### config.mk
export PLATFORM = sky130hd
export DESIGN_NAME = seq_chunk_comparator_flat
export DESIGN_NICKNAME = d
export VERILOG_FILES = /design/src/rtl/seq_chunk_comparator_if.sv /design/src/rtl/seq_chunk_comparator.sv /design/src/flat_wrapper.sv
export SDC_FILE = /design/constraint.sdc
export NUM_CORES = 1
export LEC_CHECK = 0
export CORE_UTILIZATION = 35
export DETAILED_ROUTE_END_ITERATION = 12
export GPL_ROUTABILITY_DRIVEN = 1
export PLACE_DENSITY = 0.6
export SKIP_CTS_REPAIR_TIMING = 1
export SYNTH_ARGS = -nofsm -noshare
export SYNTH_HDL_FRONTEND = slang
export SYNTH_SLANG_ARGS = --single-unit
export TNS_END_PERCENT = 10
### constraint.sdc
create_clock -name clk -period 2.68 [get_ports clk]
set_clock_uncertainty 0.05 [all_clocks]
set_input_delay 0.402 -clock clk [delete_from_list [all_inputs] [get_ports clk]]
set_output_delay 0.402 -clock clk [all_outputs]
set_load 0.02 [all_outputs]
### src/rtl/seq_chunk_comparator_if.sv
// Start/done handshake and operand/result bundle for the chunked comparator.
interface seq_chunk_comparator_if #(
    parameter int WIDTH = 16
);
    logic             start;
    logic             signed_mode;
    logic [WIDTH-1:0] a;
    logic [WIDTH-1:0] b;
    logic             busy;
    logic             done;
    logic             eq;
    logic             gt;
    logic             lt;

    // Upstream controller: issues requests, consumes results.
    modport master (
        output start, signed_mode, a, b,
        input  busy, done, eq, gt, lt
    );

    // Comparator: accepts requests, produces results.
    modport slave (
        input  start, signed_mode, a, b,
        output busy, done, eq, gt, lt
    );
endinterface

### src/rtl/seq_chunk_comparator.sv
// Sequential WIDTH-bit equality/magnitude comparator. Walks the operands
// CHUNK bits per clock from the most-significant chunk down and stops at the
// first chunk that differs. Two's-complement ordering is obtained by flipping
// the sign bit of the top chunk, which turns the signed order into unsigned.
module seq_chunk_comparator #(
    parameter int WIDTH = 16,
    parameter int CHUNK = 4
) (
    input logic                  clk,
    input logic                  rst,
    seq_chunk_comparator_if.slave bus
);
    localparam int NCHUNK = WIDTH / CHUNK;
    localparam int KW     = (NCHUNK > 1) ? $clog2(NCHUNK) : 1;
    localparam logic [KW-1:0] K_LAST = KW'(NCHUNK - 1);

    localparam logic [0:0] IDLE    = 1'b0;
    localparam logic [0:0] COMPARE = 1'b1;

    logic [0:0]       state;
    logic [WIDTH-1:0] a_q;
    logic [WIDTH-1:0] b_q;
    logic             smode_q;
    logic [KW-1:0]    k;
    logic             busy_r;
    logic             done_r;
    logic             eq_r;
    logic             gt_r;
    logic             lt_r;
    logic [CHUNK-1:0] ca;
    logic [CHUNK-1:0] cb;
    logic             flip;

    // Chunk idx of v counted from the MSB end; optionally invert its top bit.
    function automatic logic [CHUNK-1:0] chunk_sel(
        input logic [WIDTH-1:0] v,
        input logic [KW-1:0]    idx,
        input logic             inv
    );
        logic [WIDTH-1:0] sh;
        logic [CHUNK-1:0] c;
        sh = v << (int'(idx) * CHUNK);
        c  = sh[WIDTH-1 -: CHUNK];
        if (inv) c[CHUNK-1] = ~c[CHUNK-1];
        return c;
    endfunction

    // Current chunk pair, sign-corrected only on the MSB chunk in signed mode.
    always_comb begin
        flip = smode_q && (k == '0);
        ca   = chunk_sel(a_q, k, flip);
        cb   = chunk_sel(b_q, k, flip);
    end

    // Control FSM, operand latch and registered results.
    always_ff @(posedge clk or posedge rst) begin
        if (rst) begin
            state   <= IDLE;
            a_q     <= '0;
            b_q     <= '0;
            smode_q <= 1'b0;
            k       <= '0;
            busy_r  <= 1'b0;
            done_r  <= 1'b0;
            eq_r    <= 1'b0;
            gt_r    <= 1'b0;
            lt_r    <= 1'b0;
        end else begin
            done_r <= 1'b0;
            case (state)
                IDLE: begin
                    if (bus.start) begin
                        a_q     <= bus.a;
                        b_q     <= bus.b;
                        smode_q <= bus.signed_mode;
                        k       <= '0;
                        busy_r  <= 1'b1;
                        state   <= COMPARE;
                    end
                end
                COMPARE: begin
                    if (ca != cb) begin
                        eq_r   <= 1'b0;
                        gt_r   <= (ca > cb);
                        lt_r   <= (ca < cb);
                        done_r <= 1'b1;
                        busy_r <= 1'b0;
                        state  <= IDLE;
                    end else if (k == K_LAST) begin
                        eq_r   <= 1'b1;
                        gt_r   <= 1'b0;
                        lt_r   <= 1'b0;
                        done_r <= 1'b1;
                        busy_r <= 1'b0;
                        state  <= IDLE;
                    end else begin
                        k <= k + 1'b1;
                    end
                end
                default: begin
                    state  <= IDLE;
                    busy_r <= 1'b0;
                end
            endcase
        end
    end

    assign bus.busy = busy_r;
    assign bus.done = done_r;
    assign bus.eq   = eq_r;
    assign bus.gt   = gt_r;
    assign bus.lt   = lt_r;
endmodule

### src/flat_wrapper.sv
// flat-port wrapper written by rule: the top's interface ports become plain ports
module seq_chunk_comparator_flat 
#(
    parameter int WIDTH = 16,
    parameter int CHUNK = 4
)
  (clk, rst, bus_start, bus_signed_mode, bus_a, bus_b, bus_busy, bus_done, bus_eq, bus_gt, bus_lt);
  seq_chunk_comparator_if #(.WIDTH(WIDTH)) bus_i ();
  input logic clk;
  input logic rst;
  input wire logic [$bits(bus_i.start)-1:0] bus_start;
  input wire logic [$bits(bus_i.signed_mode)-1:0] bus_signed_mode;
  input wire logic [$bits(bus_i.a)-1:0] bus_a;
  input wire logic [$bits(bus_i.b)-1:0] bus_b;
  output wire logic [$bits(bus_i.busy)-1:0] bus_busy;
  output wire logic [$bits(bus_i.done)-1:0] bus_done;
  output wire logic [$bits(bus_i.eq)-1:0] bus_eq;
  output wire logic [$bits(bus_i.gt)-1:0] bus_gt;
  output wire logic [$bits(bus_i.lt)-1:0] bus_lt;
  assign bus_i.start = bus_start;
  assign bus_i.signed_mode = bus_signed_mode;
  assign bus_i.a = bus_a;
  assign bus_i.b = bus_b;
  assign bus_busy = bus_i.busy;
  assign bus_done = bus_i.done;
  assign bus_eq = bus_i.eq;
  assign bus_gt = bus_i.gt;
  assign bus_lt = bus_i.lt;
  seq_chunk_comparator #(.WIDTH(WIDTH), .CHUNK(CHUNK)) u_core (.clk(clk), .rst(rst), .bus(bus_i));
endmodule
## config.mk

```make
export PLATFORM = sky130hd
export DESIGN_NAME = sha1_search_ctrl
export DESIGN_NICKNAME = d
export VERILOG_FILES = /design/src/rtl/sha1_search_ctrl_pkg.sv /design/src/rtl/sha1_search_ctrl_tag.sv /design/src/rtl/sha1_search_ctrl.sv
export SDC_FILE = /design/constraint.sdc
export NUM_CORES = 2
export LEC_CHECK = 0
export ABC_AREA = 0
export CORE_AREA = 8 8 625 627
export DETAILED_ROUTE_END_ITERATION = 7
export DIE_AREA = 0 0 633 635
export GPL_TIMING_DRIVEN = 0
export HOLD_SLACK_MARGIN = 0.02
export PLACE_DENSITY = 0.44
export RECOVER_POWER = 25
export SKIP_LAST_GASP = 1
export SLEW_MARGIN = 0
export SYNTH_ARGS = -nofsm -noshare
export SYNTH_HDL_FRONTEND = slang
export SYNTH_HIERARCHICAL = 1
export SYNTH_SLANG_ARGS = --single-unit
```

## constraint.sdc

```tcl
create_clock -name clk -period 42.1 [get_ports clk]
set_input_delay 8.42 -clock clk [delete_from_list [all_inputs] [get_ports clk]]
set_output_delay 8.42 -clock clk [all_outputs]
set_load 0.03 [all_outputs]
```

## src/rtl/sha1_search_ctrl_pkg.sv

```systemverilog
// Shared constants, types and helpers for the SHA-1 nonce search sequencer.
package sha1_search_ctrl_pkg;

    localparam int SHA1_PIPE_LATENCY = 82;

    localparam int WORD_W = 32;
    localparam int MSG_W  = 512;
    localparam int HASH_W = 160;

    // SHA-1 initial hash value.
    localparam logic [WORD_W-1:0] SHA1_H0 = 32'h6745_2301;
    localparam logic [WORD_W-1:0] SHA1_H1 = 32'hEFCD_AB89;
    localparam logic [WORD_W-1:0] SHA1_H2 = 32'h98BA_DCFE;
    localparam logic [WORD_W-1:0] SHA1_H3 = 32'h1032_5476;
    localparam logic [WORD_W-1:0] SHA1_H4 = 32'hC3D2_E1F0;

    typedef enum logic [1:0] {
        IDLE  = 2'd0,
        RUN   = 2'd1,
        DRAIN = 2'd2,
        DONE  = 2'd3
    } state_t;

    // Replace one 32-bit word of a message block. Word 0 is the most
    // significant word (bits 511:480), matching SHA-1 schedule word W[0].
    function automatic logic [MSG_W-1:0] insert_word(input logic [MSG_W-1:0] base,
                                                     input int               idx,
                                                     input logic [WORD_W-1:0] word);
        logic [MSG_W-1:0] m;
        m = base;
        m[MSG_W-1-WORD_W*idx -: WORD_W] = word;
        return m;
    endfunction

endpackage

```

## src/rtl/sha1_search_ctrl_tag.sv

```systemverilog
// Fixed-depth shift line of {valid, data} tags that travels alongside the
// SHA-1 pipeline. Only the valid bits are reset so stale work is forgotten.
module sha1_tag_delay #(
    parameter int DEPTH = 82,
    parameter int W     = 32
) (
    input  logic         clk,
    input  logic         reset,
    input  logic         push_valid_i,
    input  logic [W-1:0] push_data_i,
    output logic         tail_valid_o,
    output logic [W-1:0] tail_data_o
);

    logic [DEPTH-1:0] valid_q;
    logic [W-1:0]     data_q [DEPTH];

    // Valid bits shift every cycle; reset clears all in-flight work.
    always_ff @(posedge clk) begin
        if (reset) begin
            valid_q <= '0;
        end else begin
            valid_q <= {valid_q[DEPTH-2:0], push_valid_i};
        end
    end

    // Payload shifts every cycle; it is meaningless while its valid bit is low.
    always_ff @(posedge clk) begin
        data_q[0] <= push_data_i;
        for (int i = 1; i < DEPTH; i++) begin
            data_q[i] <= data_q[i-1];
        end
    end

    assign tail_valid_o = valid_q[DEPTH-1];
    assign tail_data_o  = data_q[DEPTH-1];

endmodule

```

## src/rtl/sha1_search_ctrl.sv

```systemverilog
// Nonce search sequencer for an unrolled SHA-1 pipeline: issues one candidate
// message per cycle, follows each nonce through the pipeline with a tag, and
// reports masked-target hits on a single-entry valid/ready match port.
// Match port: match_valid/match_nonce are held stable until a cycle in which
// match_valid && match_ready, which completes the transfer.
module sha1_search_ctrl
    import sha1_search_ctrl_pkg::*;
#(
    parameter int PIPE_LATENCY = SHA1_PIPE_LATENCY,
    parameter int NONCE_WORD   = 0
) (
    input  logic              clk,
    input  logic              reset,
    input  logic              start,
    input  logic              abort,
    input  logic [MSG_W-1:0]  cfg_base,
    input  logic [HASH_W-1:0] cfg_target,
    input  logic [HASH_W-1:0] cfg_mask,
    input  logic [WORD_W-1:0] cfg_nonce_first,
    input  logic [WORD_W-1:0] cfg_nonce_last,
    output logic [MSG_W-1:0]  msg_data,
    input  logic [HASH_W-1:0] sha_hash,
    output logic              match_valid,
    input  logic              match_ready,
    output logic [WORD_W-1:0] match_nonce,
    output logic              busy,
    output logic              done,
    output logic              aborted,
    output logic              overflow
);

    localparam int CNT_W = $clog2(PIPE_LATENCY + 1);

    state_t            state_q, state_d;
    logic [MSG_W-1:0]  base_q;
    logic [HASH_W-1:0] target_q, mask_q;
    logic [WORD_W-1:0] last_q;
    logic [WORD_W:0]   nonce_q;          // 33 bits so the last nonce FFFFFFFF cannot wrap
    logic [MSG_W-1:0]  msg_q;
    logic [CNT_W-1:0]  count_q, count_d;
    logic              abort_seen_q, aborted_q, overflow_q;
    logic              match_valid_q;
    logic [WORD_W-1:0] match_nonce_q;

    logic              start_acc, abort_acc, issue;
    logic              tail_valid, hit;
    logic [WORD_W-1:0] tail_nonce;

    sha1_tag_delay #(
        .DEPTH (PIPE_LATENCY),
        .W     (WORD_W)
    ) u_tag (
        .clk          (clk),
        .reset        (reset),
        .push_valid_i (issue),
        .push_data_i  (nonce_q[WORD_W-1:0]),
        .tail_valid_o (tail_valid),
        .tail_data_o  (tail_nonce)
    );

    assign hit     = tail_valid && (((sha_hash ^ target_q) & mask_q) == '0);
    assign count_d = count_q + CNT_W'(issue) - CNT_W'(tail_valid);

    // Next-state and per-cycle control strobes.
    always_comb begin
        state_d   = state_q;
        start_acc = 1'b0;
        abort_acc = 1'b0;
        issue     = 1'b0;
        case (state_q)
            IDLE: begin
                if (start) begin
                    start_acc = 1'b1;
                    state_d   = (cfg_nonce_last < cfg_nonce_first) ? DONE : RUN;
                end
            end
            RUN: begin
                if (abort) begin
                    abort_acc = 1'b1;
                    state_d   = DRAIN;
                end else begin
                    issue = 1'b1;
                    if (nonce_q == {1'b0, last_q}) state_d = DRAIN;
                end
            end
            DRAIN: begin
                // Leave once the final tag pops this cycle.
                if (count_d == '0) state_d = DONE;
            end
            DONE: begin
                state_d = IDLE;
            end
            default: state_d = IDLE;
        endcase
    end

    // Search configuration, captured when a start is accepted.
    always_ff @(posedge clk) begin
        if (start_acc) begin
            base_q   <= cfg_base;
            target_q <= cfg_target;
            mask_q   <= cfg_mask;
            last_q   <= cfg_nonce_last;
        end
    end

    // State, issue datapath, in-flight count, status flags and match holding register.
    always_ff @(posedge clk) begin
        if (reset) begin
            state_q       <= IDLE;
            nonce_q       <= '0;
            msg_q         <= '0;
            count_q       <= '0;
            abort_seen_q  <= 1'b0;
            aborted_q     <= 1'b0;
            overflow_q    <= 1'b0;
            match_valid_q <= 1'b0;
            match_nonce_q <= '0;
        end else begin
            state_q <= state_d;
            count_q <= count_d;
            if (start_acc) begin
                nonce_q      <= {1'b0, cfg_nonce_first};
                abort_seen_q <= 1'b0;
                aborted_q    <= 1'b0;
                overflow_q   <= 1'b0;
            end
            if (issue) begin
                msg_q   <= insert_word(base_q, NONCE_WORD, nonce_q[WORD_W-1:0]);
                nonce_q <= nonce_q + 1'b1;
            end
            if (abort_acc) abort_seen_q <= 1'b1;
            if (state_q == DONE && abort_seen_q) aborted_q <= 1'b1;
            if (hit) begin
                if (!match_valid_q || match_ready) begin
                    match_valid_q <= 1'b1;
                    match_nonce_q <= tail_nonce;
                end else begin
                    overflow_q <= 1'b1;
                end
            end else if (match_valid_q && match_ready) begin
                match_valid_q <= 1'b0;
            end
        end
    end

    assign msg_data    = msg_q;
    assign match_valid = match_valid_q;
    assign match_nonce = match_nonce_q;
    assign busy        = (state_q == RUN) || (state_q == DRAIN);
    assign done        = (state_q == DONE);
    assign aborted     = aborted_q;
    assign overflow    = overflow_q;

endmodule

```

; ---- Yosys cells after proc, flatten, opt, wreduce, memory -nomap -nowiden
; Memories as Yosys holds them, arrays and structs flattened. A register that Yosys moved wholly into a read port is not among the register bits.
; Index checks and enable logic that the tools add are counted.
[totals]
reg_bits = 1472
latchBits = 0
ram_bits = 2624
mem_bits_ro = 0
in_bits = 1061
output_inout_bits = 549
wordCells = 67
mem_count = 1
[classes]
n_addsub = 3
multipliers = 0
n_div = 0
magnitude_cmp = 1
n_eq_ne = 8
shift = 0
muxes = 23
n_bitwise = 2
reduce_logical = 16
[mem_list]
columns = memory, words, word_bits, read_ports, rd_ports_with_merged_regs, write_ports, line
row1 = u_tag.data_q, 82, 32, 82, 1, 82, sha1_search_ctrl_tag.sv:16  ; logic [W-1:0] data_q [DEPTH];
[op_table]
columns = operator, count
row1 = 160-bit bitwise AND, 1
row2 = 160-bit zero test, 1
row3 = 160-bit XOR, 1
row4 = 33-bit two-way mux, 2
row5 = 33-bit by 1-bit adder with 33-bit output (second input constant), 1
row6 = 33-bit by 32-bit == test with 1-bit output, 1
row7 = 32-bit < comparator, 1
row8 = 1-bit two-way mux, 15
row9 = 2-bit two-way mux, 5
row10 = 2-bit case mux with 4 select lines, 1
row11 = 2-bit nonzero test, 4
row12 = 7-bit by 1-bit adder with 7-bit output, 1
row13 = 7-bit zero test, 1
row14 = 7-bit by 1-bit subtractor with 7-bit output, 1
row15 = 2-bit == test (second input constant), 2
row16 = 2-bit inequality test (second input constant), 2
row17 = 2-bit AND reduction, 2
row18 = 1-bit logical AND, 3
row19 = 3-bit inequality test (second input constant), 1
row20 = 3-bit AND reduction, 1
row21 = 2-bit by 1-bit == test with 1-bit output (second input constant), 1
row22 = 2-bit zero test, 1
row23 = 1-bit logical OR, 2
row24 = 2-bit by 1-bit inequality test with 1-bit output (second input constant), 1
row25 = 1-bit zero test, 1

; ---- Depth between registers and ports, before layout
[depth]
word_depth = 7
depth_mapped = 17
ltp_nobuf = 14

; ---- By module
; The synthesis kept the hierarchy.
[modules_own_cells]
columns = module, instances, cells_each, area_per_inst_um2, seq_area_each_um2
row1 = sha1_tag_delay, 1, 2829, 55226.7, 54172.0
row2 = sha1_search_ctrl, 1, 3956, 49545.0, 36795.3

; ---- Worst setup path after synthesis
; Ideal clock, no wire load.
[synth_path]
kind = in2reg
from = input port start
to = register nonce_q[23]
setup_time_ps = 138
t_arrival_ps = 28283
required_ps = 41962
setup_slack_ps = 13679
cell_stages = 5
path_buffers = 0
path_cell_list = nand2_1 inv_1 nand2_1 o22ai_1 o32ai_1
[synth_between]
elab_chain_len = 3
[synth_lines]
columns = element, line
row1 = from (decl), sha1_search_ctrl.sv:14  ; input logic start,
row2 = 1-bit two-way mux, sha1_search_ctrl.sv:72  ; if (start) begin
row3 = 1-bit two-way mux, sha1_search_ctrl.sv:70  ; case (state_q)
row4 = net start_acc, sha1_search_ctrl.sv:45  ; logic start_acc, abort_acc, issue;
row5 = 2-bit nonzero test (no source line), n/a
row6 = to (signal assigned), sha1_search_ctrl.sv:123  ; nonce_q <= {1'b0, cfg_nonce_first};
row7 = to (signal assigned), sha1_search_ctrl.sv:130  ; nonce_q <= nonce_q + 1'b1;
row8 = to (decl), sha1_search_ctrl.sv:38  ; logic [WORD_W:0] nonce_q;
; The timed path passes the listed nets, and every way through them passes these cells.
; A chain may end at the register's enable or synchronous reset.

; ---- Worst setup path after layout
[layout_path]
from = input port abort
to = register state_q[0]
[layout_between]
elab_chain_len = 7
elab_cells_between_ends = 10
cone_classes = add/sub: 2 / eq/ne: 2 / mux: 4 / reduce/logical: 2
[layout_lines]
columns = element, line
row1 = from (decl), sha1_search_ctrl.sv:15  ; input logic abort,
row2 = 1-bit two-way mux, sha1_search_ctrl.sv:78  ; if (abort) begin
row3 = 1-bit two-way mux, sha1_search_ctrl.sv:70
row4 = 7-bit by 1-bit adder with 7-bit output, sha1_search_ctrl.sv:62  ; assign count_d = count_q + CNT_W'(issue) - CNT_W'(tail_valid);
row5 = 7-bit by 1-bit subtractor with 7-bit output, sha1_search_ctrl.sv:62
row6 = 7-bit zero test, sha1_search_ctrl.sv:88  ; if (count_d == '0) state_d = DONE;
row7 = 2-bit inequality test (no source line), n/a
row8 = 3-bit AND reduction (no source line), n/a
row9 = to (signal assigned), sha1_search_ctrl.sv:120  ; state_q <= state_d;
row10 = to (decl), sha1_search_ctrl.sv:34  ; state_t state_q, state_d;
; Parallel ways exist; a longest one is shown, timed or not.

==> reports/metrics.cfg <==
[logic_synthesis]
yosysTopAreaCell=dfxtp_1
synth.area.mux_share_pct=0.0287
synth_top_family_by_area=simple AND/OR/NAND/NOR gates
syn-num-nets=7891
synth-simple-area-share_pct=5.49
synthTopCellsByArea=dfxtp_1, edfxtp_1, nand2_1
yosys_warnings=6
synth_seq_area_share_pct=86.8
synth_xor_area_share_pct=1.63
async_flop_share_pct=0
netlist_instances=6785
ys.flop_type=dfxtp_1
avgSynthCellArea_sq_um=15.4
synth_compound_area_share_pct=4.17
synth_top_cells_by_count=dfxtp_1, nand2_1, edfxtp_1
synth_edf_count=832
synth_most_common_cell=dfxtp_1
synth_top_area_share_pct=63.0
yosys.area_share.adder_pct=0.545
syn_area_sq_um=105000
synth-seq-cells=4128
synth_cell_types=61

[clock_network]
cts.sinks=4128
clock_path_buffers=4
clk_pin_slew_ps=60
ctsRootBufferMaster=clkbuf_16
cts_buffers=426
cts_setup_buffers=0
cts_tree=yes
cts_resized=0
ctsHoldBuffers=0
cts_max_level=5
clk_latency_ps=950

[setup_path]
worstPathArrival_ps=13300
reg2regPathDepth=17
required_ps=42890
worstSetupPathType=in -> reg
max_stage_delay_ps=730
path_common_cell=clkbuf_1
start_kind=primary input
path_cells=clkdlybuf4s50_1, nand2b_1, clkbuf_1, clkbuf_1, clkbuf_1, ha_1, inv_1, ha_1, fa_1, a21oi_1, o211ai_1, a21oi_1, xnor2_1, o31ai_1, nand2_1, a221oi_1
cp_max_fo=10
slowest_stage=clkbuf_1
cp-end-kind=flip-flop

[global_route]
grt_pass1_vias=56900
antenna_found_initial=299
grt_pass1_wl_mm=504
overflow=0
grtUsageTotal_pct=18.4
grt_start_max_net_pins=112

[pwr]
clkPwrFrac_pct=39.3
p_leak_nw=52.0
powerDensity_nw_per_um2=67.6
peakVddDrop_uv=42.9
p_comb_share_pct=10.2
seq_power_share_pct=50.5
swShare_pct=25.1
p_int_mw=7.17
power_switching_mw=2.40
p_total_mw=9.58

[routing]
vias_per_cell=4.04
via_count=57700
remaining_drc_errors=0
wire_per_inst_um=26.9
ant_nets=0
drtIter0Drc=3056
drt_first_pass_iters=7
wirelength_mm=384

[outcome]
status=finished clean

[cells_and_area]
fillers=36200
area_growth_syn_to_layout_pct=35.3
layout.nets=9906
drive_above_1_share_pct=9.22
regArea_sq_um=91000
multi_input_area_sq_um=12400
fin_area_sq_um=142000

[run]
drv_cap=0

[timing]
period_minus_slack_ps=12510
min_period_over_period_pct=29.7
skew_ps=69.9
finalMaxSlewViolations=0
max_slew_margin_pct=12.6
rsz0062_at_grt=no
timing.hold.ws_ps=278
max_freq_mhz=79.9
finalHoldViolCount=0
fin_ws_ps=29590
setup_viol=0
tightest_slew_ps=1310

[floorplanning]
die_h_um=635
fp-row-count=227
initial_core_util_pct=27.5
fp.dieW_um=633
io_pins=1610
die-area_sq_um=402000
core-area_sq_um=381000

[place]
place_area_sq_um=127000
io_buffer_count=1576
place_ws_ps=28300
hpwlAfterDp_mm=308
place_congestion=0.918

[hold_path]
hold_path.class=reg -> reg
hold_depth=0

critical path: cells and delay by family:
family                   cells  cell delay [ps]
buffers and inverters        5             2350
AO/OA/AOI/OAI                5             1300
adder cells (fa/ha/maj)      3              850
AND/OR/NAND/NOR              2              260
XOR/XNOR                     1              110
worst paths after layout:
| path | from | to | slack (ps) |
|---|---|---|---|
| min | u_tag/data_q[0][95] | u_tag/data_q[0][127] | 280 |
| max reg2reg | state_q[1] | state_q[0] | 36960 |
| min reg2reg | u_tag/data_q[0][95] | u_tag/data_q[0][127] | 280 |
| max | abort | state_q[0] | 29590 |
registers in the layout (all words and copies together), names as in the netlist, 33 cells and up:
signal         count
u_tag/data_q    2624
msg_data         512
base_q           480
mask_q           160
target_q         160
u_tag/valid_q     82
nonce_q           33
metal layers:
metal	track usage (%)	part of all wire (%)	vias up
met1	19.7	37	27800
met5	0	0.14	-
met2	34.4	52	2067
met3	6.35	8.2	939
li1	-	-	26900
met4	4.63	3.2	82
cell families (layout without fill, tap and decap cells):
family	count (synthesis)	in the layout
DFF	4128	4128
muxes	3	3
adders and majority gates	45	45
buffers and inverters	315	2698
AOI/OAI and AO/OA	772	772
and+or+nand+nor	1327	1327
other	0	85
xor gates and xnor gates	195	195
power by group through the flow:
stage | sequential [mW] | clock, mW | combinational, mW
2_1_floorplan | 5.16 | 0 | 0.338
3_3_place_gp | 5.26 | 0 | 0.976
3_5_place_dp | 4.93 | 0 | 1.00
4_1_cts | 4.85 | 3.91 | 1.00
5_1_grt | 4.89 | 4.07 | 1.05
6_report | 4.83 | 3.77 | 0.977
area by class of cell:
cell class | count | area share, %
Antenna cell | 85 | 0.150
Clock buffer | 629 | 8.93
Inverter | 55 | 0.151
Clock inverter | 167 | 1.21
Multi-Input combinational cell | 2342 | 8.77
Timing Repair Buffer | 1587 | 11.3
Tap cell | 5038 | 4.45
Buffer | 260 | 0.834
Sequential cell | 4128 | 64.2
cell usage in the layout, fill, tap and decap left out, types with 11 or more instances in the layout:
cell type,Yosys,final
dfxtp_1,3296,3296
clkdlybuf4s50_1,0,1576
nand2_1,1062,1062
edfxtp_1,832,832
a21oi_1,576,576
clkbuf_16,0,443
clkbuf_1,208,295
xor2_1,162,162
clkbuf_8,0,87
diode_2,0,85
a22oi_1,82,82
nor2b_2,80,80
clkinv_2,0,78
nand4_1,74,74
inv_1,55,54
ha_1,44,44
nor2_1,42,42
xnor2_1,33,33
o31ai_1,33,33
buf_4,32,33
bufinv_16,0,18
nand3_1,14,14
inv_4,0,14
o21ai_0,13,13
nor3_1,13,13
clkbuf_2,1,13
inv_6,0,12
clkinv_1,0,11
stage by stage:
step / utilization [%] / TNS [ps] / std cells
floorplan: - / 0 / 6785
detailed placement: 33.4 / 0 / 13400
global placement: 33.3 / -57570 / 13400
finish: 37.2 / 0 / 14300
global route: 37.2 / 0 / 14200
CTS: 37.2 / 0 / 14200
Power figures use the tool's default switching activity.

- _WHAT YOU SHOULD DO_:
In the entries above, find the line holding "export GPL_ROUTABILITY_DRIVEN = 1" and the line holding "### src/rtl/seq_chunk_comparator.sv"; print both of them and every line between, exactly, and nothing else.

- _ANSWER TO THE EXERCISE_:
export GPL_ROUTABILITY_DRIVEN = 1
export PLACE_DENSITY = 0.6
export SKIP_CTS_REPAIR_TIMING = 1
export SYNTH_ARGS = -nofsm -noshare
export SYNTH_HDL_FRONTEND = slang
export SYNTH_SLANG_ARGS = --single-unit
export TNS_END_PERCENT = 10
### constraint.sdc
create_clock -name clk -period 2.68 [get_ports clk]
set_clock_uncertainty 0.05 [all_clocks]
set_input_delay 0.402 -clock clk [delete_from_list [all_inputs] [get_ports clk]]
set_output_delay 0.402 -clock clk [all_outputs]
set_load 0.02 [all_outputs]
### src/rtl/seq_chunk_comparator_if.sv
// Start/done handshake and operand/result bundle for the chunked comparator.
interface seq_chunk_comparator_if #(
    parameter int WIDTH = 16
);
    logic             start;
    logic             signed_mode;
    logic [WIDTH-1:0] a;
    logic [WIDTH-1:0] b;
    logic             busy;
    logic             done;
    logic             eq;
    logic             gt;
    logic             lt;

    // Upstream controller: issues requests, consumes results.
    modport master (
        output start, signed_mode, a, b,
        input  busy, done, eq, gt, lt
    );

    // Comparator: accepts requests, produces results.
    modport slave (
        input  start, signed_mode, a, b,
        output busy, done, eq, gt, lt
    );
endinterface

### src/rtl/seq_chunk_comparator.sv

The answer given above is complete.